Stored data
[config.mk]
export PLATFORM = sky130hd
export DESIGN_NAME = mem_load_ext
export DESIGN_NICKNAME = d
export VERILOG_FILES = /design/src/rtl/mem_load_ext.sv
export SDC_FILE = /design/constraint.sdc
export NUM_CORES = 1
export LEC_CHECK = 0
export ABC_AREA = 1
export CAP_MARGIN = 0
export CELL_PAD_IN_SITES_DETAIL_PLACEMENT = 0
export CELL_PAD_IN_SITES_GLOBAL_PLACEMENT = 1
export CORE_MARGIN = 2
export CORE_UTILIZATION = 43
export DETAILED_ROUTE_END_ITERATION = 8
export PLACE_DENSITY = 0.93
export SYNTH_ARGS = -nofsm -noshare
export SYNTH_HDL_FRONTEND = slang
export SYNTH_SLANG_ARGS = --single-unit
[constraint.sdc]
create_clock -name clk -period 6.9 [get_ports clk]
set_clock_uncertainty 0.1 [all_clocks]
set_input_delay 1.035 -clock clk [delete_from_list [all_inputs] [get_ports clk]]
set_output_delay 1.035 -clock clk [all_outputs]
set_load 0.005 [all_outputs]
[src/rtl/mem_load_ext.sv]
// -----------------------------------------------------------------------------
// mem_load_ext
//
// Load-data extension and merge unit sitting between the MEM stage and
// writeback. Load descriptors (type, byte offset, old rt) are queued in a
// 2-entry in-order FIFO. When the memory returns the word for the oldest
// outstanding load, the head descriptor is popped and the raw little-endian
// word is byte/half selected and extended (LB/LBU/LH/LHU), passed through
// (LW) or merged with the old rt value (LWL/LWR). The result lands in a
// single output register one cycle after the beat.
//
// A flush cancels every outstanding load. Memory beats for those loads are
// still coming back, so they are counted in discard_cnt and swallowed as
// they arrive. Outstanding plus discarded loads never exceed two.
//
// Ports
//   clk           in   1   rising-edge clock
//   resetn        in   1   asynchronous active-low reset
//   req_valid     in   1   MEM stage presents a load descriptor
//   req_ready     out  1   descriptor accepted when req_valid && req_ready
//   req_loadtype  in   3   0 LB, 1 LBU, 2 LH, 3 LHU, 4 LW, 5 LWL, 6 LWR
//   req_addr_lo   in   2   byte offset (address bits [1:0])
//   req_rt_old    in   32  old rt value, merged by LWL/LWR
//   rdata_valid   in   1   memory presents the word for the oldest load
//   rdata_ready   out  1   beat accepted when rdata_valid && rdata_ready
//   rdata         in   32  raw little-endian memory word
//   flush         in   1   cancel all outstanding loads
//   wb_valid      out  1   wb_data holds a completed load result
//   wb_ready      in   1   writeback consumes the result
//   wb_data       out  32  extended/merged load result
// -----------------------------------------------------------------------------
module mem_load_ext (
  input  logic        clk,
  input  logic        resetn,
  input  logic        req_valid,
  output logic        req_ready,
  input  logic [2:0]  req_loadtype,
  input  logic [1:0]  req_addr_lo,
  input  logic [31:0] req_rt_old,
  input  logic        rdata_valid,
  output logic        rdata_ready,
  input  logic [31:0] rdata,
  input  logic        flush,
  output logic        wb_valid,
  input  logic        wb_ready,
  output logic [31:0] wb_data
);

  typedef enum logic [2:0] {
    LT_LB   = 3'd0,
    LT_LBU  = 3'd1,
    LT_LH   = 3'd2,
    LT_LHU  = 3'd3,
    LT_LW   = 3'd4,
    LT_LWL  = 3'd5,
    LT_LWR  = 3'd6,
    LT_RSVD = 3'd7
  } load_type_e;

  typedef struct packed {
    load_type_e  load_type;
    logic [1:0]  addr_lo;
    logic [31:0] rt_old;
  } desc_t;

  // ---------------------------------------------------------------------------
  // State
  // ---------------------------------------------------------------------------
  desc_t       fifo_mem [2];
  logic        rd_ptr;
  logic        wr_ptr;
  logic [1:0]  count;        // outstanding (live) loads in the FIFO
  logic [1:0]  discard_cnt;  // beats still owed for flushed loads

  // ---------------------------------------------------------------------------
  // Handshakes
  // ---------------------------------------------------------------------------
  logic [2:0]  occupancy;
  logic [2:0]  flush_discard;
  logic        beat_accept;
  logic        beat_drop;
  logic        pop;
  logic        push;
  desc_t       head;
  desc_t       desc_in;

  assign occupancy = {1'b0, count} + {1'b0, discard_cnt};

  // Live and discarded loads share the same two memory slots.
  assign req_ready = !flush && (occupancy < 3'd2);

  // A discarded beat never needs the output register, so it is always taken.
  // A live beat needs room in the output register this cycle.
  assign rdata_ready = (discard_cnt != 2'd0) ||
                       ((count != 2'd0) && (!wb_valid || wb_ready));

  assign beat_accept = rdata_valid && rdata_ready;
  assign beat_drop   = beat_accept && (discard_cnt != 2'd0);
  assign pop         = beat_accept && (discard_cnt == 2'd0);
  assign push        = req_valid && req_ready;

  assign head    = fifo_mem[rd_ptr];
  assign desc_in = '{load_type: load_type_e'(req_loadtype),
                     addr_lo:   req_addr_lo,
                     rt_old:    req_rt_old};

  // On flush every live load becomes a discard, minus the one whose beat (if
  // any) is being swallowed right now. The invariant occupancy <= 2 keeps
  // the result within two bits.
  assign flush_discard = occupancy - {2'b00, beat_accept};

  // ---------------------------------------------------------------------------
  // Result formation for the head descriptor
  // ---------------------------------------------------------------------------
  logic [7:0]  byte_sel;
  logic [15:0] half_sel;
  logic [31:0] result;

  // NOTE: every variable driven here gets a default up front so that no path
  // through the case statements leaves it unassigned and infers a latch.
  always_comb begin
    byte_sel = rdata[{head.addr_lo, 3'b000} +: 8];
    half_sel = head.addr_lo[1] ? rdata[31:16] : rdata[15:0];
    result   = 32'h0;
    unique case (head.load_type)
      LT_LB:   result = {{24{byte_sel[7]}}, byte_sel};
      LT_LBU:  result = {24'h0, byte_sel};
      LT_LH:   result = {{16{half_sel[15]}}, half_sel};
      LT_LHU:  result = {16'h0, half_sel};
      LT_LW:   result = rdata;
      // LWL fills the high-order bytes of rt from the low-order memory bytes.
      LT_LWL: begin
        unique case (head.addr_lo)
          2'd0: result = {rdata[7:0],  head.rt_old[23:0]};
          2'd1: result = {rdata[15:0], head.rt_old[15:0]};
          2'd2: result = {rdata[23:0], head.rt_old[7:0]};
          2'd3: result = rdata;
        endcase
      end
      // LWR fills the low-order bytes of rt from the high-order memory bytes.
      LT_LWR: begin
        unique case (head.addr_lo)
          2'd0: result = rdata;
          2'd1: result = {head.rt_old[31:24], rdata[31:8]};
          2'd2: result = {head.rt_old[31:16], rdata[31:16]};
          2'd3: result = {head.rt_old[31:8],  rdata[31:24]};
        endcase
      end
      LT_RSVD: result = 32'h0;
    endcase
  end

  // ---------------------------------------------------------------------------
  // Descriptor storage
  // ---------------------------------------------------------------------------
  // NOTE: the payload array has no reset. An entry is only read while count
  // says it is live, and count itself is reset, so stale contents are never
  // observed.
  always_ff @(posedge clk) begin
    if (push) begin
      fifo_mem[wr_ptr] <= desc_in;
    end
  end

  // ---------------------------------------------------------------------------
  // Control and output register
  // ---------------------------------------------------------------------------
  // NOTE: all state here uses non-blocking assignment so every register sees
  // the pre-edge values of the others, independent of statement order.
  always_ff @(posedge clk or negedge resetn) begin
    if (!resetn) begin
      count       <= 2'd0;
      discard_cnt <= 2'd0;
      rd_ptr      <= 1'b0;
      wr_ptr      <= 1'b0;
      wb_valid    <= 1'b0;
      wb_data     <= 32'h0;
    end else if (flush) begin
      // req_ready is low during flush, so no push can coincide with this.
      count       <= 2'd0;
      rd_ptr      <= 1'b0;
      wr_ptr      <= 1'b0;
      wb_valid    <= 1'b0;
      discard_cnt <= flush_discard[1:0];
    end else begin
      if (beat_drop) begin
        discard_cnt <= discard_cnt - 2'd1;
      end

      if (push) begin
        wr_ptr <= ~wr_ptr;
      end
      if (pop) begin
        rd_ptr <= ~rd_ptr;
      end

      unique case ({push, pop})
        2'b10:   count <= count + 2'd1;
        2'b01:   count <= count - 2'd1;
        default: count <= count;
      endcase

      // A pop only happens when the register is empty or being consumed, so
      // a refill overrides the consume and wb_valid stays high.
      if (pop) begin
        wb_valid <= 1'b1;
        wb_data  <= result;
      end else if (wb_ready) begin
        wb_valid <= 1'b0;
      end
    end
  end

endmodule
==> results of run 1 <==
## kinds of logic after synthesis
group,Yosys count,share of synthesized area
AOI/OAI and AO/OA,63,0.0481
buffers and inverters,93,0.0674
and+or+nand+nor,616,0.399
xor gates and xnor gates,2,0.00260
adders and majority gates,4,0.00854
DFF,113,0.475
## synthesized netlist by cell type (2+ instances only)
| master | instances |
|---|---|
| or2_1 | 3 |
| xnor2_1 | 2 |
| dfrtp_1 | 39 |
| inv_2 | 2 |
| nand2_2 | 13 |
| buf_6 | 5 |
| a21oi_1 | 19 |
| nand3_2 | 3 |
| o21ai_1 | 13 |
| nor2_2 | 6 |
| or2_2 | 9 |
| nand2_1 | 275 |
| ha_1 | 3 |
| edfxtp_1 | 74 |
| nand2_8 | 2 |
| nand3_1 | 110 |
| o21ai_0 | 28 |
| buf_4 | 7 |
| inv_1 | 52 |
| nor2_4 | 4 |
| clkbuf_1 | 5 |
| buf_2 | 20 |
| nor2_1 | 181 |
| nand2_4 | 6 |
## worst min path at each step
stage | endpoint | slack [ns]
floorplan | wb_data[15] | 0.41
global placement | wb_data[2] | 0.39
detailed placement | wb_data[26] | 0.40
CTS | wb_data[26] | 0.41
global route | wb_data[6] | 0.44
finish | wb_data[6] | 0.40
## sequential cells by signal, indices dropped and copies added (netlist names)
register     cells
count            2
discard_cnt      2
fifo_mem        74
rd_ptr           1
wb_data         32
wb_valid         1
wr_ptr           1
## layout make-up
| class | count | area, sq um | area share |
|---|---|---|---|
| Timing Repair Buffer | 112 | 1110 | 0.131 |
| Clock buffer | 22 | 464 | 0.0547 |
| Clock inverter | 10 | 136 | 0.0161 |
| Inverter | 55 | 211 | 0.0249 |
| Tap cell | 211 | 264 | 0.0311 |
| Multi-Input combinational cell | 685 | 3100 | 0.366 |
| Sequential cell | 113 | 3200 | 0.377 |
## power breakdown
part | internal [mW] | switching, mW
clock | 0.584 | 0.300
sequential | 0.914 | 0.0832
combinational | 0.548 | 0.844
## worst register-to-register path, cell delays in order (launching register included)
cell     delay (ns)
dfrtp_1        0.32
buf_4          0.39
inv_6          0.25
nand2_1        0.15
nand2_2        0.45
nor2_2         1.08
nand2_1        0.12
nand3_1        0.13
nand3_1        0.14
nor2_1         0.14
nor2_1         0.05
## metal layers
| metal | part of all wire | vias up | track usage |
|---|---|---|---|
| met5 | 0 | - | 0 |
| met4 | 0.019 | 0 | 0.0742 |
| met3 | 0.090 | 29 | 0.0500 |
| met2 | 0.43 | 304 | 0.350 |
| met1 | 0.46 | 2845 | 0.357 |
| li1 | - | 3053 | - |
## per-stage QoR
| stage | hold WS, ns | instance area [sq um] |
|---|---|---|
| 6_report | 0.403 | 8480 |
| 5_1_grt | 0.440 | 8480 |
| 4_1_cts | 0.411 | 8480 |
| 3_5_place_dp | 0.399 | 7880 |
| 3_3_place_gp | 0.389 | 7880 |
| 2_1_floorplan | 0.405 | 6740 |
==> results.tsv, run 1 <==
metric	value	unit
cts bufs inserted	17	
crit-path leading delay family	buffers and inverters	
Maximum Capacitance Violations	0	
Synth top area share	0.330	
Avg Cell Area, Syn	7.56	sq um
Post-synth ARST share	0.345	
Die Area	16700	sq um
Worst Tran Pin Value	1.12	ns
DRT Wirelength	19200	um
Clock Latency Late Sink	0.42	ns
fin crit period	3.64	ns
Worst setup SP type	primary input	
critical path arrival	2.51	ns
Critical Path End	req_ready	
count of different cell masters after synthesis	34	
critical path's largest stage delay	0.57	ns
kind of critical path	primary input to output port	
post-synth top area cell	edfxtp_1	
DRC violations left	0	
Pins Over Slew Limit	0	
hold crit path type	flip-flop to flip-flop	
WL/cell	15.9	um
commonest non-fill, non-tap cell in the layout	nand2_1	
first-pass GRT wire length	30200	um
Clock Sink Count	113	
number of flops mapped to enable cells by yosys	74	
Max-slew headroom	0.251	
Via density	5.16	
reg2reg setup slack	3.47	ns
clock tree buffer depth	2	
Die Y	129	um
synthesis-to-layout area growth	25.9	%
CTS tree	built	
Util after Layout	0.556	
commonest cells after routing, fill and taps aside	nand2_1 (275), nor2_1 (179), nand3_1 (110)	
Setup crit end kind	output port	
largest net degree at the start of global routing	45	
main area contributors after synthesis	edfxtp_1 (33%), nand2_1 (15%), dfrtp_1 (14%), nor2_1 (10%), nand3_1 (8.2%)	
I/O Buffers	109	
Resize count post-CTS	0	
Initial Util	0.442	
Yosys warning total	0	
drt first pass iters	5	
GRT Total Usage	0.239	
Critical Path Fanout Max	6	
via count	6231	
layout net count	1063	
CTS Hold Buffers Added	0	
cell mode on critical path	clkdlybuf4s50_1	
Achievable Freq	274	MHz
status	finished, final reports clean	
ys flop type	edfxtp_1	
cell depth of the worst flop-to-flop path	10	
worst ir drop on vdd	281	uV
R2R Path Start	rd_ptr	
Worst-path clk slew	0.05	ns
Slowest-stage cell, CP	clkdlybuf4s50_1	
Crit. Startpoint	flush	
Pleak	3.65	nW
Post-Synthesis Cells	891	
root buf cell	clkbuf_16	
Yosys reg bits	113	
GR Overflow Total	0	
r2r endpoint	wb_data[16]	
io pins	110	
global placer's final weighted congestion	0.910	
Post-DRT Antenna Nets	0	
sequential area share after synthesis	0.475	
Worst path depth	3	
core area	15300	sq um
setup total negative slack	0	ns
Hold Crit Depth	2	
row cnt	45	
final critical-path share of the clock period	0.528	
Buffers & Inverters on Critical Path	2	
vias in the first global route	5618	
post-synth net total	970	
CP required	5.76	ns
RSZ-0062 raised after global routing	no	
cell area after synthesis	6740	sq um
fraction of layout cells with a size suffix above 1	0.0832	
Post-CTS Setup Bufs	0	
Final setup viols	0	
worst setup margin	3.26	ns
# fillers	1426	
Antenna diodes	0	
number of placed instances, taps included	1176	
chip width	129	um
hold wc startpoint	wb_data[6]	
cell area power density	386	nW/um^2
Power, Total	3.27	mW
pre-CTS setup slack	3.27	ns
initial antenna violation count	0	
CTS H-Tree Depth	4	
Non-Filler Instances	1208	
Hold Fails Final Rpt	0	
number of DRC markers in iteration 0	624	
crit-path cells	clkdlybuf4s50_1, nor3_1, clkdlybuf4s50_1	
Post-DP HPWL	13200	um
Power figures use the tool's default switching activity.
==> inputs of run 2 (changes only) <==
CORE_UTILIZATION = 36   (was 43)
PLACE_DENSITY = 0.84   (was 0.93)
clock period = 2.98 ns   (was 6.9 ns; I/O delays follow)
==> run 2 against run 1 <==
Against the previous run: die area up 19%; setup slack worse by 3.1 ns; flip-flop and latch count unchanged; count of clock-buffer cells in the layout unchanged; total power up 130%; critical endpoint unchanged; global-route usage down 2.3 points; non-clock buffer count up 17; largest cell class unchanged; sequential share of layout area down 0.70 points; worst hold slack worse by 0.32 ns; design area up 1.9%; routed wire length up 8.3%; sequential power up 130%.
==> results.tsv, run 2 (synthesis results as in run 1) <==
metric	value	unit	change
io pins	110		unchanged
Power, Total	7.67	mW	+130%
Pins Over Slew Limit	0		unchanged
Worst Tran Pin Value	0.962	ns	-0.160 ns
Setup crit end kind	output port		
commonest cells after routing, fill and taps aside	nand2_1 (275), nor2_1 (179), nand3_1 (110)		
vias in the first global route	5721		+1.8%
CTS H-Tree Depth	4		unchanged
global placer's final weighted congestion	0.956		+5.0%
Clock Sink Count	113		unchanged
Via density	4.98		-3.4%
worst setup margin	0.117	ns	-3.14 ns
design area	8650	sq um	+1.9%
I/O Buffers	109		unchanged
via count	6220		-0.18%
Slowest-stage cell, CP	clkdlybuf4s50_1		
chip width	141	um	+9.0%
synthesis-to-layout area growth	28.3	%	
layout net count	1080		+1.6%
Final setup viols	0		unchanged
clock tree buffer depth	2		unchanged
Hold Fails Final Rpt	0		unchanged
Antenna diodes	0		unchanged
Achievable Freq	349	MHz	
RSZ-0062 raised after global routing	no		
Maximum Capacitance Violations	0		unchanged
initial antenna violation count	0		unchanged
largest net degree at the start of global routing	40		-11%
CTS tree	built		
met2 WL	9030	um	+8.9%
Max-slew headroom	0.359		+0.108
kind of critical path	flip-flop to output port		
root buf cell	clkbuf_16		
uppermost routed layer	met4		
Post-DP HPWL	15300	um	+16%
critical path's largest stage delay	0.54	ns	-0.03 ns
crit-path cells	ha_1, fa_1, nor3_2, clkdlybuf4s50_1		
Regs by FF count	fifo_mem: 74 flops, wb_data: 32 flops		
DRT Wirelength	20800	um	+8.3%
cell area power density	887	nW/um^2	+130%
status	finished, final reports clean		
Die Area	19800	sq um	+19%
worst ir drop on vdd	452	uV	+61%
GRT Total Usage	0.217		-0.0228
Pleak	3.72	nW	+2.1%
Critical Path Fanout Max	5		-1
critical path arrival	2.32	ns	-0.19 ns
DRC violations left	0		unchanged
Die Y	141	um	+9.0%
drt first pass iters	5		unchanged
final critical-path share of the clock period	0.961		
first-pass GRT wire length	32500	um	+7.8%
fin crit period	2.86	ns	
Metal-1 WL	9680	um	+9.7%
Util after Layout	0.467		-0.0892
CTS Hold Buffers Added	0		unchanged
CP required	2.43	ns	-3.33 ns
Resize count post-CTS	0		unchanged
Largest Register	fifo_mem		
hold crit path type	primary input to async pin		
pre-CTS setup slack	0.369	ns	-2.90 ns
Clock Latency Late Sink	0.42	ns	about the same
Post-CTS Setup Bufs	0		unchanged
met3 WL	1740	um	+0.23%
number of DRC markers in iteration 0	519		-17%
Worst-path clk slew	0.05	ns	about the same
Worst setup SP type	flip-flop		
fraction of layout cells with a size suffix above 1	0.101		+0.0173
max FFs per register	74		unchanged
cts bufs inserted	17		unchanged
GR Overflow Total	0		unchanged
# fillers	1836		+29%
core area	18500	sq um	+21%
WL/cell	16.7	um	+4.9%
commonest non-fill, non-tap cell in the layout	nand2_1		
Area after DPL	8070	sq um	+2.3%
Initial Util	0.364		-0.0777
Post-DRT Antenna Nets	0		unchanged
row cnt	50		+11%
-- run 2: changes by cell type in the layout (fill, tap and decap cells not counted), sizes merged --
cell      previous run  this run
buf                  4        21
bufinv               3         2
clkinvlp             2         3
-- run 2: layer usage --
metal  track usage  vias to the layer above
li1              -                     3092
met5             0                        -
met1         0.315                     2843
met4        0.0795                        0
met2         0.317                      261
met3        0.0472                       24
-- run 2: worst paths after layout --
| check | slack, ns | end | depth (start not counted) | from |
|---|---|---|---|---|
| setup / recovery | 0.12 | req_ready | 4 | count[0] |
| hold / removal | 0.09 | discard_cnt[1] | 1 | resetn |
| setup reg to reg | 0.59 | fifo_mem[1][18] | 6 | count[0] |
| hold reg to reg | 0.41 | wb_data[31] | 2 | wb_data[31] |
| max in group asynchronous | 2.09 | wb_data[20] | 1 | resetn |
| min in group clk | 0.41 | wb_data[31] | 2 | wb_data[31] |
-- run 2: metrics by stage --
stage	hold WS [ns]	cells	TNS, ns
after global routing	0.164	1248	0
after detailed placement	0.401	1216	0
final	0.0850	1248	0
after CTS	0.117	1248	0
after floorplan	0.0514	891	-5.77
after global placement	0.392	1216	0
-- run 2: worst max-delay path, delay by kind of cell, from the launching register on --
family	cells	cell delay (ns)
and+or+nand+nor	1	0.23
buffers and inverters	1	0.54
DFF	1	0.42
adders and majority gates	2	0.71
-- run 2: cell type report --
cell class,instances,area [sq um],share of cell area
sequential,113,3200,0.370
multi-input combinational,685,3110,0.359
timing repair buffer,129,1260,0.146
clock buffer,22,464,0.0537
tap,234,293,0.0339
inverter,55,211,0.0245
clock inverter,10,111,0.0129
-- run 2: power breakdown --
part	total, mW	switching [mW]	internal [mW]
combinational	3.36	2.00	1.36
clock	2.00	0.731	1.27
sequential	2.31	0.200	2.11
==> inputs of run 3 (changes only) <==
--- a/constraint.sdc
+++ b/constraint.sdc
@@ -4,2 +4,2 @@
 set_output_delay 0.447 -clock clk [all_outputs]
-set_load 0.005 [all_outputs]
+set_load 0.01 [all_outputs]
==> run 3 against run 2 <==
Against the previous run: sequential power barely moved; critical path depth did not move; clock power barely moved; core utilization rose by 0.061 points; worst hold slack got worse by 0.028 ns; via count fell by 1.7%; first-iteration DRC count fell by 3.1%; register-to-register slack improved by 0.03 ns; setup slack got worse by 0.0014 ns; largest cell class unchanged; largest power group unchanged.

_Work required_
Find each line of the data above that holds the word "inserted", then copy it.

_Exercise output_
cts bufs inserted	17	
cts bufs inserted	17		unchanged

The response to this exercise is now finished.